While much of Montana sits at or near normal for precipitation and snowpack, officials are keeping a close eye on a dry swath of the northwestern part of the state.
The Governor’s Drought and Water Supply Advisory Committee met this week in Helena following a winter marked by early warmth and then brutal cold and snow. The committee includes members of multiple state and federal agencies that track weather, streamflow, runoff and flood damages.
Early winter brought unseasonably warm temperatures for much of January. That changed dramatically in February with a record-setting cold front that plunged temperatures far below zero and dumped snow across valley floors. But in early March, the precipitation dried up.
“This is the challenge we have, we’re looking at February precipitation well above normal, some of these areas are in the 300 percent,” said Troy Bladford, GIS analysis and water information system manager for the Montana State Library. “When we get to March it was very dry. We didn’t notice that because the snow was still there, it was just really cold.”

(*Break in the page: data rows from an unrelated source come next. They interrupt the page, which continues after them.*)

<file path="src/crf_consts.svh">
`ifndef CRF_CONSTS_SVH
`define CRF_CONSTS_SVH

// Register port byte offsets.
`define CRF_OFF_SP    8'h34
`define CRF_OFF_LR    8'h38
`define CRF_OFF_PC    8'h3c
`define CRF_OFF_PSW   8'h40
`define CRF_OFF_APP   8'h44
`define CRF_OFF_INT   8'h48
`define CRF_OFF_EXE   8'h4c
`define CRF_OFF_PRIM  8'h50
`define CRF_OFF_FLTM  8'h54
`define CRF_OFF_BPRI  8'h58
`define CRF_OFF_CTRL  8'h5c
`define CRF_OFF_MSP   8'h60
`define CRF_OFF_PSP   8'h64

// Field layouts of the status word and the aligned pointers.
`define CRF_APP_MASK  32'hf800_0000
`define CRF_APP_LSB   27
`define CRF_INT_MASK  32'h0000_01ff
`define CRF_EXE_MASK  32'h0600_fc00
`define CRF_EXE_CBIT  24
`define CRF_SP_MASK   32'hffff_fffc
`define CRF_PC_MASK   32'hffff_fffe

// Sizes and reset values.
`define CRF_NUM_GPR   13
`define CRF_NUM_LOW   4'h8
`define CRF_BPRI_W    9
`define CRF_RST_WORD  32'h0000_0000

`endif

</file>
<file path="src/crf_pkg.sv">
package crf_pkg;

    // Execution mode; handler runs only while an exception is serviced.
    typedef enum logic
    {
        crf_thread  = 1'b0,
        crf_handler = 1'b1
    } crf_mode_e;

    // Kind of an exception that asks to be taken.
    typedef enum logic [1:0]
    {
        crf_req_nmi   = 2'b00,
        crf_req_hard  = 2'b01,
        crf_req_other = 2'b10
    } crf_req_e;

    // Two-bit mode control word.
    typedef struct packed
    {
        logic stack_sel;
        logic user;
    } crf_ctrl_s;

    // Exception request with its priority value.
    typedef struct packed
    {
        crf_req_e   kind;
        logic [8:0] pri;
    } crf_req_s;

endpackage : crf_pkg

</file>
<file path="src/crf_gpr_mem.sv">
`timescale 1ns/100ps

// Storage for the general purpose bank; read data leave a register.
module crf_gpr_mem #(
    parameter int WIDTH = 32,
    parameter int DEPTH = 13,
    parameter int AW    = 4
)(
    // Clock and reset.
    input  wire logic             core_clk,
    input  wire logic             rstn,
    // Write side.
    input  wire logic             wr_en,
    input  wire logic [AW-1:0]    waddr,
    input  wire logic [WIDTH-1:0] wdata,
    // Read side.
    input  wire logic             rd_en,
    input  wire logic [AW-1:0]    raddr,
    output logic      [WIDTH-1:0] rdata_q
);

    // The array itself has no reset, as a register bank would not.
    logic [WIDTH-1:0] mem [DEPTH];

    // Write port.
    always_ff @(posedge core_clk)
    begin
        if (wr_en)
            mem[waddr] <= wdata;
    end

    // Read data load on a read and clear to zero otherwise, so they stand one cycle after it.
    always_ff @(posedge core_clk or negedge rstn)
    begin
        if (!rstn)
            rdata_q <= '0;
        else if (rd_en)
            rdata_q <= mem[raddr];
        else
            rdata_q <= '0;
    end

endmodule : crf_gpr_mem

</file>
<file path="src/crf_mask.sv">
`timescale 1ns/100ps

// Decides whether an exception request may be taken under the masks.
module crf_mask #(
    parameter int BPRI_W = 9
)(
    // Mask state.
    input  wire logic              prim,
    input  wire logic              fltm,
    input  wire logic [BPRI_W-1:0] bpri,
    // Request and verdict.
    input  wire crf_pkg::crf_req_s req,
    output logic                   ok
);
    import crf_pkg::*;

    // Named terms of the decision.
    wire is_nmi   = (req.kind == crf_req_nmi);
    wire is_hard  = (req.kind == crf_req_hard);
    wire is_other = (req.kind == crf_req_other);
    // Zero threshold disables masking; equal or higher values are blocked.
    wire pri_pass = (bpri == '0) || (req.pri[BPRI_W-1:0] < bpri);

    // Fault mask leaves only the non-maskable one; priority mask also hard fault.
    assign ok = is_nmi
              || (is_hard && !fltm)
              || (is_other && !fltm && !prim && pri_pass);

endmodule : crf_mask

</file>
<file path="src/crf_core_regs.sv">
`timescale 1ns/100ps
`include "crf_consts.svh"

module crf_core_regs #(
    parameter int NUM_GPR = `CRF_NUM_GPR,
    parameter int BPRI_W  = `CRF_BPRI_W
)(
    // Clock and reset.
    input  wire logic              core_clk,
    input  wire logic              rstn,
    // Register port from the execution pipeline.
    input  wire logic [7:0]        reg_addr,
    input  wire logic [31:0]       reg_wdata,
    input  wire logic              reg_wr,
    input  wire logic              reg_rd,
    input  wire logic              reg_narrow,
    output logic      [31:0]       reg_rdata,
    // Pipeline events.
    input  wire logic              call_valid,
    input  wire logic [31:0]       call_ret_addr,
    input  wire logic              pc_load,
    input  wire logic [31:0]       pc_next,
    input  wire logic              flags_wr,
    input  wire logic [4:0]        flags_in,
    // Exception handling.
    input  wire logic              exc_entry,
    input  wire logic [8:0]        exc_num,
    input  wire logic              exc_return,
    input  wire crf_pkg::crf_req_s req,
    output logic                   req_ok,
    // State seen by the core.
    output logic      [31:0]       instruction_pointer,
    output logic      [31:0]       stack_ptr,
    output logic      [8:0]        exc_active_num,
    output logic                   handler_mode,
    output logic                   privileged,
    output logic                   fault
);
    import crf_pkg::*;

    // Merges the masked field of a new value into an old word.
    function automatic logic [31:0] mask_wr(input logic [31:0] old_v,
                                            input logic [31:0] new_v,
                                            input logic [31:0] m);
        mask_wr = (old_v & ~m) | (new_v & m);
    endfunction : mask_wr

    // Architectural state.
    crf_mode_e          mode_q;      // Thread or handler.
    crf_ctrl_s          ctrl_q;      // Mode control bits.
    logic [31:0]        msp_q;       // Main stack.
    logic [31:0]        psp_q;       // Process stack.
    logic [31:0]        lr_q;        // Return address holder.
    logic [31:0]        pc_q;        // Instruction pointer.
    logic [31:0]        app_q;       // Application status, flag bits only.
    logic [31:0]        int_q;       // Interrupt status, number only.
    logic [31:0]        exe_q;       // Execution status, stored fields only.
    logic               prim_q;      // Global priority mask.
    logic               fltm_q;      // Fault escalation mask.
    logic [BPRI_W-1:0]  bpri_q;      // Priority threshold.
    logic               fault_q;     // One-cycle fault pulse.
    logic               gpr_sel_q;   // Previous cycle held a bank read.
    logic [31:0]        spec_q;      // Registered read data of other registers.
    logic [31:0]        gpr_rdata;   // Bank read data.

    // Address decode.
    wire [7:0] a       = reg_addr;
    wire [3:0] gidx    = a[5:2];
    wire       aligned = (a[1:0] == 2'b00);
    wire       is_gpr  = aligned && (a < `CRF_OFF_SP);
    wire       hi_reg  = is_gpr && (gidx >= `CRF_NUM_LOW);

    // Mode derived terms; handler is never user level.
    wire in_handler = (mode_q == crf_handler);
    wire user_lvl   = !in_handler && ctrl_q.user;
    // Process stack only out of handler mode, when selected or at user level.
    wire use_psp    = !in_handler && (ctrl_q.stack_sel || ctrl_q.user);

    // Status word and registers from INT to PSP are closed to user level; narrow forms see low bank only.
    wire restricted = (a == `CRF_OFF_PSW) ||
                      (aligned && a >= `CRF_OFF_INT && a <= `CRF_OFF_PSP);
    wire deny_user  = user_lvl && restricted;
    wire deny_hi    = reg_narrow && hi_reg;
    wire deny       = deny_user || deny_hi;
    wire wr_ok      = reg_wr && !deny;
    wire rd_ok      = reg_rd && !deny;

    // Write selects.
    wire w_gpr  = wr_ok && is_gpr;
    wire w_sp   = wr_ok && (a == `CRF_OFF_SP);
    wire w_lr   = wr_ok && (a == `CRF_OFF_LR);
    wire w_pc   = wr_ok && (a == `CRF_OFF_PC);
    wire w_psw  = wr_ok && (a == `CRF_OFF_PSW);
    wire w_app  = wr_ok && (a == `CRF_OFF_APP);
    wire w_exe  = wr_ok && (a == `CRF_OFF_EXE);
    wire w_prim = wr_ok && (a == `CRF_OFF_PRIM);
    wire w_fltm = wr_ok && (a == `CRF_OFF_FLTM);
    wire w_bpri = wr_ok && (a == `CRF_OFF_BPRI);
    wire w_ctrl = wr_ok && (a == `CRF_OFF_CTRL);
    wire w_msp  = wr_ok && (a == `CRF_OFF_MSP);
    wire w_psp  = wr_ok && (a == `CRF_OFF_PSP);

    // A status write that tries to clear the compact state bit is a fault.
    wire exe_clear = (w_psw || w_exe) && !reg_wdata[`CRF_EXE_CBIT];

    // Aligned write data for the pointers.
    wire [31:0] sp_wdata = reg_wdata & `CRF_SP_MASK;
    wire [31:0] pc_wdata = reg_wdata & `CRF_PC_MASK;

    // Status parts as read; the compact state bit always reads as one.
    wire [31:0] exe_rd = exe_q | (32'h1 << `CRF_EXE_CBIT);
    wire [31:0] psw_rd = app_q | int_q | exe_rd;

    // Mode control as read; the stack bit reads zero in handler mode.
    wire [31:0] ctrl_rd = {30'h0, ctrl_q.stack_sel && !in_handler, ctrl_q.user};

    // Read mux for everything outside the bank; denied or unmapped reads give zero.
    logic [31:0] spec_d;
    always_comb
    begin
        spec_d = `CRF_RST_WORD;
        if (rd_ok && aligned)
        begin
            case (a)
                `CRF_OFF_SP:   spec_d = use_psp ? psp_q : msp_q;
                `CRF_OFF_LR:   spec_d = lr_q;
                `CRF_OFF_PC:   spec_d = pc_q;
                `CRF_OFF_PSW:  spec_d = psw_rd;
                `CRF_OFF_APP:  spec_d = app_q;
                `CRF_OFF_INT:  spec_d = int_q;
                `CRF_OFF_EXE:  spec_d = exe_rd;
                `CRF_OFF_PRIM: spec_d = {31'h0, prim_q};
                `CRF_OFF_FLTM: spec_d = {31'h0, fltm_q};
                `CRF_OFF_BPRI: spec_d = {{(32-BPRI_W){1'b0}}, bpri_q};
                `CRF_OFF_CTRL: spec_d = ctrl_rd;
                `CRF_OFF_MSP:  spec_d = msp_q;
                `CRF_OFF_PSP:  spec_d = psp_q;
                default:       spec_d = `CRF_RST_WORD;
            endcase
        end
    end

    // General purpose bank, thirteen words of 32 bits.
    crf_gpr_mem #(
        .WIDTH (32),
        .DEPTH (NUM_GPR),
        .AW    (4)
    ) u_gpr (
        .core_clk (core_clk),
        .rstn     (rstn),
        .wr_en    (w_gpr),
        .waddr    (gidx),
        .wdata    (reg_wdata),
        .rd_en    (rd_ok && is_gpr),
        .raddr    (gidx),
        .rdata_q  (gpr_rdata)
    );

    // Read data stand in the cycle after the read and read zero otherwise.
    assign reg_rdata = gpr_sel_q ? gpr_rdata : spec_q;

    // Read path registers and the fault pulse.
    always_ff @(posedge core_clk or negedge rstn)
    begin
        if (!rstn)
        begin
            gpr_sel_q <= 1'b0;
            spec_q    <= `CRF_RST_WORD;
            fault_q   <= 1'b0;
        end
        else
        begin
            gpr_sel_q <= rd_ok && is_gpr;
            spec_q    <= spec_d;
            fault_q   <= ((reg_wr || reg_rd) && deny) || exe_clear;
        end
    end

    // Exception entry and return move the mode and the active number.
    always_ff @(posedge core_clk or negedge rstn)
    begin
        if (!rstn)
        begin
            mode_q <= crf_thread;
            int_q  <= `CRF_RST_WORD;
        end
        else if (exc_entry)
        begin
            mode_q <= crf_handler;
            int_q  <= {23'h0, exc_num} & `CRF_INT_MASK;
        end
        else if (exc_return)
        begin
            mode_q <= crf_thread;
            int_q  <= `CRF_RST_WORD;
        end
    end

    // Stack pointers; the alias address writes whichever one is in use.
    always_ff @(posedge core_clk or negedge rstn)
    begin
        if (!rstn)
        begin
            msp_q <= `CRF_RST_WORD;
            psp_q <= `CRF_RST_WORD;
        end
        else
        begin
            if (w_msp || (w_sp && !use_psp))
                msp_q <= sp_wdata;
            if (w_psp || (w_sp && use_psp))
                psp_q <= sp_wdata;
        end
    end

    // Return address holder; a call beats a port write in the same cycle.
    always_ff @(posedge core_clk or negedge rstn)
    begin
        if (!rstn)
            lr_q <= `CRF_RST_WORD;
        else if (call_valid)
            lr_q <= call_ret_addr;
        else if (w_lr)
            lr_q <= reg_wdata;
    end

    // Instruction pointer; a pipeline load beats a port write.
    always_ff @(posedge core_clk or negedge rstn)
    begin
        if (!rstn)
            pc_q <= `CRF_RST_WORD;
        else if (pc_load)
            pc_q <= pc_next & `CRF_PC_MASK;
        else if (w_pc)
            pc_q <= pc_wdata;
    end

    // Application and execution status; flag updates beat a port write.
    always_ff @(posedge core_clk or negedge rstn)
    begin
        if (!rstn)
        begin
            app_q <= `CRF_RST_WORD;
            exe_q <= `CRF_RST_WORD;
        end
        else
        begin
            if (flags_wr)
                app_q <= {flags_in, 27'h0};
            else if (w_psw || w_app)
                app_q <= mask_wr(app_q, reg_wdata, `CRF_APP_MASK);
            if (w_psw || w_exe)
                exe_q <= mask_wr(exe_q, reg_wdata, `CRF_EXE_MASK);
        end
    end

    // Mask registers and mode control.
    always_ff @(posedge core_clk or negedge rstn)
    begin
        if (!rstn)
        begin
            prim_q <= 1'b0;
            fltm_q <= 1'b0;
            bpri_q <= '0;
            ctrl_q <= '0;
        end
        else
        begin
            if (w_prim)
                prim_q <= reg_wdata[0];
            if (w_fltm)
                fltm_q <= reg_wdata[0];
            if (w_bpri)
                bpri_q <= reg_wdata[BPRI_W-1:0];
            if (w_ctrl)
            begin
                ctrl_q.user      <= reg_wdata[0];
                // No alternate stack in handler mode, so a one is dropped there.
                ctrl_q.stack_sel <= reg_wdata[1] && !in_handler;
            end
        end
    end

    // Masking decision for pending exceptions.
    crf_mask #(
        .BPRI_W (BPRI_W)
    ) u_mask (
        .prim (prim_q),
        .fltm (fltm_q),
        .bpri (bpri_q),
        .req  (req),
        .ok   (req_ok)
    );

    // Outputs.
    assign instruction_pointer = pc_q;
    assign stack_ptr           = use_psp ? psp_q : msp_q;
    assign exc_active_num      = int_q[8:0];
    assign handler_mode        = in_handler;
    assign privileged          = !user_lvl;
    assign fault               = fault_q;
endmodule : crf_core_regs

</file>
<file path="config.mk">
export PLATFORM = sky130hd
export DESIGN_NAME = crf_core_regs
export DESIGN_NICKNAME = d
export VERILOG_FILES = /design/src/crf_pkg.sv /design/src/crf_gpr_mem.sv /design/src/crf_mask.sv /design/src/crf_core_regs.sv
export VERILOG_INCLUDE_DIRS = /design/src
export SDC_FILE = /design/constraint.sdc
export NUM_CORES = 1
export LEC_CHECK = 0
export BUFFER_PORTS_ARGS = -buffer_cell sky130_fd_sc_hd__buf_2
export CAP_MARGIN = 20
export CORE_UTILIZATION = 35
export CTS_BUF_LIST = sky130_fd_sc_hd__clkbuf_4 sky130_fd_sc_hd__clkbuf_8
export CTS_CLUSTER_SIZE = 14
export DETAILED_ROUTE_END_ITERATION = 12
export GPL_TIMING_DRIVEN = 0
export PLACE_DENSITY_LB_ADDON = 0.15
export SYNTH_ARGS = -nofsm -noshare
export SYNTH_HDL_FRONTEND = slang
export SYNTH_SLANG_ARGS = --single-unit
</file>
<file path="constraint.sdc">
create_clock -name core_clk -period 2.9 [get_ports core_clk]
set_clock_uncertainty 0.05 [all_clocks]
set_input_delay 0.145 -clock core_clk [delete_from_list [all_inputs] [get_ports core_clk]]
set_output_delay 0.145 -clock core_clk [all_outputs]
set_load 0.05 [all_outputs]
</file>
==> results of run 1 <==
kinds of logic (layout without fill, tap and decap cells):
kind of cell | count (synthesis) | in the layout | synth area share (%)
muxes | 371 | 371 | 20.9
AOI/OAI and AO/OA | 193 | 193 | 4.66
adders and majority gates | 8 | 8 | 0.372
and+or+nand+nor | 250 | 250 | 4.76
DFF | 641 | 641 | 67.3
buffers and inverters | 119 | 729 | 1.98
other | 1 | 7 | 0.0139
layer usage:
| layer | wire, um | part of all wire [%] | vias to the layer above |
|---|---|---|---|
| li1 | - | - | 7302 |
| met1 | 37100 | 43 | 9094 |
| met2 | 40900 | 48 | 607 |
| met3 | 5230 | 6.1 | 130 |
| met4 | 2140 | 2.5 | 8 |
| met5 | 58 | 0.068 | - |
flip-flops by register name (all words and copies together), names as in the netlist, 2 cells and up:
name                 flops
exe_q                    8
app_q                    5
ctrl_q                   2
bpri_q                   9
instruction_pointer     31
msp_q                   30
int_q                    9
u_gpr.mem              416
spec_q                  32
psp_q                   30
lr_q                    32
u_gpr.rdata_q           32
report_power, final:
group	internal, mW	switching [mW]	total (mW)
clock network	4.26	3.61	7.87
registers	9.94	0.152	10.1
logic	0.716	1.16	1.88
stage by stage:
step	setup WS (ns)	util [%]	cell area (um^2)
2_1_floorplan	-0.472	-	27100
3_3_place_gp	-3.55	38.9	29600
3_5_place_dp	-0.599	40.1	30500
4_1_cts	0.0121	44.7	34000
5_1_grt	0.0109	44.7	34000
6_report	0.0907	44.7	34000
path summary, 6_finish.rpt:
path / end / slack [ns] / cells past startpoint
worst min-delay path: instruction_pointer[3]$_DFFE_PN0P_ / 0.02 / 3
worst min register to register: exe_q[13]$_DFFE_PN0P_ / 0.46 / 1
min in group core_clk: spec_q[31]$_DFF_PN0_ / 0.11 / 4
max in group asynchronous: int_q[6]$_DFFE_PN0P_ / 2.19 / 3
worst max-delay path: stack_ptr[15] / 0.09 / 5
worst max register to register: spec_q[8]$_DFF_PN0_ / 0.13 / 6
placed cells by master, fill, tap and decap left out, types with 13 or more instances in the layout:
master           n
edfxtp_1       416
buf_2          258
dfrtp_1        225
dlygate4sd3_1  134
mux4_2         129
clkbuf_8       114
mux2_2         106
nand2_1        100
o21ai_0         79
mux2i_1         76
clkbuf_1        53
clkbuf_4        48
nor2b_1         37
mux2_1          31
nor2_1          30
mux2_4          29
a221oi_1        23
a22oi_1         21
buf_8           20
buf_16          19
clkinv_1        17
a31oi_1         16
nand3_1         15
buf_6           15
inv_1           14
nand2b_1        13
cell type report:
cell class                 instances  area [um^2]
multi-input combinational        825         8480
fill                            6840        42100
tap                             1030         1290
sequential                       641        18100
timing repair buffer             419         3460
clock buffer                     159         1890
clock inverter                    32          193
buffer                           102          500
inverter                          17         63.8
antenna                            4         10.0
repair_timing:
action | CTS | global route
hold buffers | 134 | 0
setup buffers | 0 | 0
gates resized for setup | 9 | 4
hold endpoints to repair | 803 | 0
endpoints found under the setup margin | 77 | 14
critical path, cell delays in order, from the launching register on:
cell	delay (ns)
dfrtp_1	0.43
o21bai_4	0.33
clkbuf_8	0.28
buf_4	0.25
mux2_2	0.40
buf_2	0.22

Despite the seeming back-and-forth of winter temperatures and precipitation, much of the state for mid-April sits near average for both. Exceptions to the statewide trend are Lincoln County in northwest Montana and the southern end of Bighorn County, which officials have identified as below normal for moisture but not quite at drought stage.
“The Northwest is our main area of dryness concerns … the rest of the state is looking really good,” Baldford said.
Megan Syner, meteorologist with the National Weather Service in Great Falls, noted that long-term temperature and precipitation averages were largely driven by extremes.
“When I say normal, that doesn’t mean we haven’t had extremes,” she said. “Overall because of these extremes for the year, we’re about normal.”
Meteorologists are closely watching trends going into May and June – the two wettest months of the year.
Interestingly, Syner noted that winter storm patterns along the Rocky Mountain Front caused more snow to fall on the plains east of the Front than fell in the mountains. That was largely due to storms coming from the north and northwest that entered through the northcentral part of the state.
While northwest Montana is the primary concern, northeast Montana saw much of its snow go downstream as runoff while the ground was frozen. That did not allow water to soak into soil.
When it comes to flooding, ice-jam related flooding has passed but flooding from mountain snowpack remains to be seen.
“We’re not seeing a lot of strong flooding signatures on main stem rivers, that doesn’t mean we’re out of the woods yet,” Syner said.
Officials do not see immediate flooding concerns in the near future.
“The best case scenario is what we’ve been seeing so far this year,” she said, with gradual warming and temperatures staying below 80 degrees.
Snowpack has likely peaked in the state for the year, said Lucas Zukiewicz, water supply specialist with the Natural Resources Conservation Service. In terms of mountain snowpack, the biggest area of concern is the Kootenai River. In part, the drying comes from tributaries in Canada, which saw a far-below-normal snow year, he said.
“We’re very unlikely to reach normal river flows in the Kootenai River Basin this summer,” he said.
The Tongue River is also forecasting for below normal, he added.